__Prompt__
These records need to be repeated exactly, every one of them.

__________________________________________________

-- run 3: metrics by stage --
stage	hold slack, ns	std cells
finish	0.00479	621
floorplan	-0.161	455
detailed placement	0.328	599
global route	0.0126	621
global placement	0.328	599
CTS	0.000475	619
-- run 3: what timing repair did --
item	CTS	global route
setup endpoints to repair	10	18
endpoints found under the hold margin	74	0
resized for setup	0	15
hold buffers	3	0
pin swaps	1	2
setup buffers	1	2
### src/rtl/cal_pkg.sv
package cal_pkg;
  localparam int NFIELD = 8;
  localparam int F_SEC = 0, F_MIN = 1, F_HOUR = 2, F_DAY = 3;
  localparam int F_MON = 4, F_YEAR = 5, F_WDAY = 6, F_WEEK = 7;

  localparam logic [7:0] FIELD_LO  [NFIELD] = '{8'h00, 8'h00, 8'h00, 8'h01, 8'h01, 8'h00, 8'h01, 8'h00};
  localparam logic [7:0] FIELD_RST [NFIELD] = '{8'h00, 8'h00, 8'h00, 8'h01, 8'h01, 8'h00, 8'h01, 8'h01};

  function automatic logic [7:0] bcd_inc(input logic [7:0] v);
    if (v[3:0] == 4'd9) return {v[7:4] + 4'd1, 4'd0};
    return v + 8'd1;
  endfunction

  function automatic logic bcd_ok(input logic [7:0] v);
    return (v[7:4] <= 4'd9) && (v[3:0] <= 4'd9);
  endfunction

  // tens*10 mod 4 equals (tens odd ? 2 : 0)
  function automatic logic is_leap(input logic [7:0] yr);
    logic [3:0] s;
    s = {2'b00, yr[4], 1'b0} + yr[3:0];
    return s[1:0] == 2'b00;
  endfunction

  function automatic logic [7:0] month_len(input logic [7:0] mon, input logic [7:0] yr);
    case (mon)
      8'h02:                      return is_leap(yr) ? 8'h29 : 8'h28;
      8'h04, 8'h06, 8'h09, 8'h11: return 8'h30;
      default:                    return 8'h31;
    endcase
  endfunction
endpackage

__________________________________________________

__Answer space__
-- run 3: metrics by stage --
stage	hold slack, ns	std cells
finish	0.00479	621
floorplan	-0.161	455
detailed placement	0.328	599
global route	0.0126	621
global placement	0.328	599
CTS	0.000475	619
-- run 3: what timing repair did --
item	CTS	global route
setup endpoints to repair	10	18
endpoints found under the hold margin	74	0
resized for setup	0	15
hold buffers	3	0
pin swaps	1	2
setup buffers	1	2
### src/rtl/cal_pkg.sv
package cal_pkg;
  localparam int NFIELD = 8;
  localparam int F_SEC = 0, F_MIN = 1, F_HOUR = 2, F_DAY = 3;
  localparam int F_MON = 4, F_YEAR = 5, F_WDAY = 6, F_WEEK = 7;

  localparam logic [7:0] FIELD_LO  [NFIELD] = '{8'h00, 8'h00, 8'h00, 8'h01, 8'h01, 8'h00, 8'h01, 8'h00};
  localparam logic [7:0] FIELD_RST [NFIELD] = '{8'h00, 8'h00, 8'h00, 8'h01, 8'h01, 8'h00, 8'h01, 8'h01};

  function automatic logic [7:0] bcd_inc(input logic [7:0] v);
    if (v[3:0] == 4'd9) return {v[7:4] + 4'd1, 4'd0};
    return v + 8'd1;
  endfunction

  function automatic logic bcd_ok(input logic [7:0] v);
    return (v[7:4] <= 4'd9) && (v[3:0] <= 4'd9);
  endfunction

  // tens*10 mod 4 equals (tens odd ? 2 : 0)
  function automatic logic is_leap(input logic [7:0] yr);
    logic [3:0] s;
    s = {2'b00, yr[4], 1'b0} + yr[3:0];
    return s[1:0] == 2'b00;
  endfunction

  function automatic logic [7:0] month_len(input logic [7:0] mon, input logic [7:0] yr);
    case (mon)
      8'h02:                      return is_leap(yr) ? 8'h29 : 8'h28;
      8'h04, 8'h06, 8'h09, 8'h11: return 8'h30;
      default:                    return 8'h31;
    endcase
  endfunction
endpackage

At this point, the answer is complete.